Below are some records. Return exactly the lines from the one containing "after floorplan,0.0169,2520,283" through the one containing "after global placement,0.0397,2790,361", both included, and only those.

======== Available records ========

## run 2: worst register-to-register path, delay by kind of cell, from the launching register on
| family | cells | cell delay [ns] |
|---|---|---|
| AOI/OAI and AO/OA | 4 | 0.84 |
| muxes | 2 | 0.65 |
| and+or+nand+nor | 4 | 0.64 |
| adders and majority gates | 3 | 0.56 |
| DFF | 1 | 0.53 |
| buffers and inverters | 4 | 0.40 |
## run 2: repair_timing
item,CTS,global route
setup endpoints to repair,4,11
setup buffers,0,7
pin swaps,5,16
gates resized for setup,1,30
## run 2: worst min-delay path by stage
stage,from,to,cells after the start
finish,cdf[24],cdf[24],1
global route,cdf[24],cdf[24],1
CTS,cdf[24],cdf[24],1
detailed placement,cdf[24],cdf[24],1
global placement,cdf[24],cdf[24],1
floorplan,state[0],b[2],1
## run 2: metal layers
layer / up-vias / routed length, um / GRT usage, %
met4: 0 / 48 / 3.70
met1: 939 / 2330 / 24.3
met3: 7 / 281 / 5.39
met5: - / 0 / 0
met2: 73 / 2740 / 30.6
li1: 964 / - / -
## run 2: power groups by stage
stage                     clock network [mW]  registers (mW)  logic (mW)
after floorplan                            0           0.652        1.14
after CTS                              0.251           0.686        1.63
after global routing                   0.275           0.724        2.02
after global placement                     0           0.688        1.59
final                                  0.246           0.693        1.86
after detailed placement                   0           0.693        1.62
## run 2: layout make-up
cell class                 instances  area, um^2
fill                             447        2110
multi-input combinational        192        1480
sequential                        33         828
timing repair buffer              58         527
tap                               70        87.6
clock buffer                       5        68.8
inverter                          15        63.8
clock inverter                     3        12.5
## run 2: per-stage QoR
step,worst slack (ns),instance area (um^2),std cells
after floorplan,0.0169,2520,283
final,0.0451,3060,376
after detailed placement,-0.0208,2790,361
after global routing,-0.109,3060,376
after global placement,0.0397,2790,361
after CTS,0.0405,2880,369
`src/rtl/ef_dac_pkg.sv`:
```
// Shared types and constants for the multi-channel DAC streaming controller.
//   ctrl_state_t : controller FSM states (IDLE, PRIME, RUN)
//   dac_mode_t   : output behaviour on underflow (HOLD last frame / MIDSCALE)
//   midscale()   : mid-range code for a DAC of a given resolution
package ef_dac_pkg;

  typedef enum logic [1:0] {
    IDLE  = 2'd0,
    PRIME = 2'd1,
    RUN   = 2'd2
  } ctrl_state_t;

  typedef enum logic {
    HOLD     = 1'b0,
    MIDSCALE = 1'b1
  } dac_mode_t;

  // Mid-range code 1<<(dw-1); callers narrow it to their own channel width.
  function automatic int unsigned midscale(input int unsigned dw);
    return 32'd1 << (dw - 32'd1);
  endfunction

endpackage

```
`src/rtl/ef_dac_frame_fifo.sv`:
```
// Frame FIFO with fall-through read for the DAC streaming controller.
// Ports:
//   clk, rst_n : clock, asynchronous active-low reset (pointers and level only)
//   flush      : synchronous clear of pointers/level; a same-cycle write is discarded
//   wr, wdata  : push one frame
//   rd         : pop the head frame (ignored while empty)
//   rdata      : head frame, valid whenever !empty
//   level      : frames held, 0..2**AW
//   empty/full : status
//   wr_drop    : a write was refused because the FIFO was full and nothing was popped
module ef_dac_frame_fifo #(
  parameter int DW = 20,
  parameter int AW = 5
) (
  input  logic          clk,
  input  logic          rst_n,
  input  logic          flush,
  input  logic          wr,
  input  logic [DW-1:0] wdata,
  input  logic          rd,
  output logic [DW-1:0] rdata,
  output logic [AW:0]   level,
  output logic          empty,
  output logic          full,
  output logic          wr_drop
);

  localparam int DEPTH = 1 << AW;

  logic [DW-1:0] mem [DEPTH];
  logic [AW-1:0] wptr;
  logic [AW-1:0] rptr;
  logic          rd_ok;
  logic          wr_ok;

  assign empty = (level == '0);
  assign full  = (level == (AW+1)'(DEPTH));
  assign rd_ok = rd & ~empty;
  // When full, a pop in the same cycle frees the slot the write lands in;
  // wptr == rptr then, and the read sees the old word before the edge.
  assign wr_ok   = wr & ~flush & (~full | rd_ok);
  assign wr_drop = wr & ~flush & full & ~rd_ok;
  assign rdata   = mem[rptr];

  always_ff @(posedge clk) begin
    if (wr_ok) begin
      mem[wptr] <= wdata;
    end
  end

  always_ff @(posedge clk or negedge rst_n) begin
    if (!rst_n) begin
      wptr  <= '0;
      rptr  <= '0;
      level <= '0;
    end else if (flush) begin
      wptr  <= '0;
      rptr  <= '0;
      level <= '0;
    end else begin
      if (wr_ok) wptr <= wptr + 1'b1;
      if (rd_ok) rptr <= rptr + 1'b1;
      case ({wr_ok, rd_ok})
        2'b10:   level <= level + 1'b1;
        2'b01:   level <= level - 1'b1;
        default: level <= level;
      endcase
    end
  end

endmodule

```
`src/rtl/ef_dacn_stream_ctrl.sv`:
```
// Multi-channel DAC streaming controller.
// Frames (NCH samples of DW bits, channel c in [c*DW +: DW]) are buffered in a
// FIFO, pre-filled up to fifo_threshold, then popped at one frame every
// clkdiv+1 enabled cycles and registered onto dac_sel.
// Ports:
//   clk, rst_n      : clock, asynchronous active-low reset
//   en              : controller/DAC enable (drop returns to IDLE)
//   clk_en          : divider run enable, pauses the sample cadence in RUN
//   clkdiv          : sample period minus one
//   fifo_threshold  : low watermark and pre-fill level
//   mode            : underflow behaviour, 0 = HOLD, 1 = MIDSCALE
//   flush           : clears the FIFO, RUN/PRIME fall back to PRIME
//   clr_flags       : clears sticky underflow/overflow (a new set wins)
//   wr, wdata       : push one frame
//   level/empty/full/low : FIFO status
//   underflow/overflow   : sticky error flags
//   update          : one-cycle pulse when dac_sel takes a new source frame
//   DAC_EN, DAC_RST : DAC control straps
//   dac_sel         : registered DAC codes
module ef_dacn_stream_ctrl
  import ef_dac_pkg::*;
#(
  parameter int DW      = 10,
  parameter int NCH     = 2,
  parameter int FIFO_AW = 5,
  parameter int DIV_W   = 20
) (
  input  logic                clk,
  input  logic                rst_n,
  input  logic                en,
  input  logic                clk_en,
  input  logic [DIV_W-1:0]    clkdiv,
  input  logic [FIFO_AW:0]    fifo_threshold,
  input  logic                mode,
  input  logic                flush,
  input  logic                clr_flags,
  input  logic                wr,
  input  logic [NCH*DW-1:0]   wdata,
  output logic [FIFO_AW:0]    level,
  output logic                empty,
  output logic                full,
  output logic                low,
  output logic                underflow,
  output logic                overflow,
  output logic                update,
  output logic                DAC_EN,
  output logic                DAC_RST,
  output logic [NCH*DW-1:0]   dac_sel
);

  localparam int FW = NCH * DW;
  localparam logic [DW-1:0] MID = DW'(midscale(DW));

  ctrl_state_t      state;
  ctrl_state_t      state_nxt;
  dac_mode_t        mode_e;
  logic [DIV_W-1:0] cnt;
  logic [FW-1:0]    fifo_rdata;
  logic [FW-1:0]    mid_frame;
  logic             wr_drop;
  logic             in_run;
  logic             tick;
  logic             pop;
  logic             starve;

  assign mode_e  = dac_mode_t'(mode);
  assign DAC_EN  = en;
  assign DAC_RST = ~rst_n;
  assign low     = (level < fifo_threshold);

  ef_dac_frame_fifo #(
    .DW (FW),
    .AW (FIFO_AW)
  ) u_fifo (
    .clk     (clk),
    .rst_n   (rst_n),
    .flush   (flush),
    .wr      (wr),
    .wdata   (wdata),
    .rd      (pop),
    .rdata   (fifo_rdata),
    .level   (level),
    .empty   (empty),
    .full    (full),
    .wr_drop (wr_drop)
  );

  always_comb begin
    mid_frame = '0;
    for (int c = 0; c < NCH; c++) begin
      mid_frame[c*DW +: DW] = MID;
    end
  end

  // FSM: state register
  always_ff @(posedge clk or negedge rst_n) begin
    if (!rst_n) state <= IDLE;
    else        state <= state_nxt;
  end

  // FSM: next state. A threshold of 0 makes low=0, so PRIME leaves next cycle.
  always_comb begin
    state_nxt = state;
    case (state)
      IDLE: begin
        if (en) state_nxt = PRIME;
      end
      PRIME: begin
        if (!en)                state_nxt = IDLE;
        else if (flush)         state_nxt = PRIME;
        else if (!low || full)  state_nxt = RUN;
      end
      RUN: begin
        if (!en)        state_nxt = IDLE;
        else if (flush) state_nxt = PRIME;
      end
      default: state_nxt = IDLE;
    endcase
  end

  // FSM: outputs. Underflow stays in RUN; the next written frame is simply
  // picked up on a later tick.
  always_comb begin
    in_run = (state == RUN);
    tick   = in_run & clk_en & (cnt == clkdiv);
    pop    = tick & ~empty;
    starve = tick & empty;
  end

  // Sample divider. An equality compare only: lowering clkdiv below cnt lets
  // cnt run on to the natural 2**DIV_W wrap before the next tick.
  always_ff @(posedge clk or negedge rst_n) begin
    if (!rst_n) begin
      cnt <= '0;
    end else if (!in_run) begin
      cnt <= '0;
    end else if (clk_en) begin
      cnt <= tick ? '0 : cnt + 1'b1;
    end
  end

  // Output register: one cycle from tick to the new code on dac_sel.
  always_ff @(posedge clk or negedge rst_n) begin
    if (!rst_n) begin
      dac_sel <= '0;
      update  <= 1'b0;
    end else if (pop) begin
      dac_sel <= fifo_rdata;
      update  <= 1'b1;
    end else if (starve && mode_e == MIDSCALE) begin
      dac_sel <= mid_frame;
      update  <= 1'b1;
    end else begin
      update  <= 1'b0;
    end
  end

  // Sticky flags; a set in the same cycle beats clr_flags.
  always_ff @(posedge clk or negedge rst_n) begin
    if (!rst_n) begin
      underflow <= 1'b0;
      overflow  <= 1'b0;
    end else begin
      if (starve)         underflow <= 1'b1;
      else if (clr_flags) underflow <= 1'b0;
      if (wr_drop)        overflow  <= 1'b1;
      else if (clr_flags) overflow  <= 1'b0;
    end
  end

endmodule

```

========

--- Final answer ---
after floorplan,0.0169,2520,283
final,0.0451,3060,376
after detailed placement,-0.0208,2790,361
after global routing,-0.109,3060,376
after global placement,0.0397,2790,361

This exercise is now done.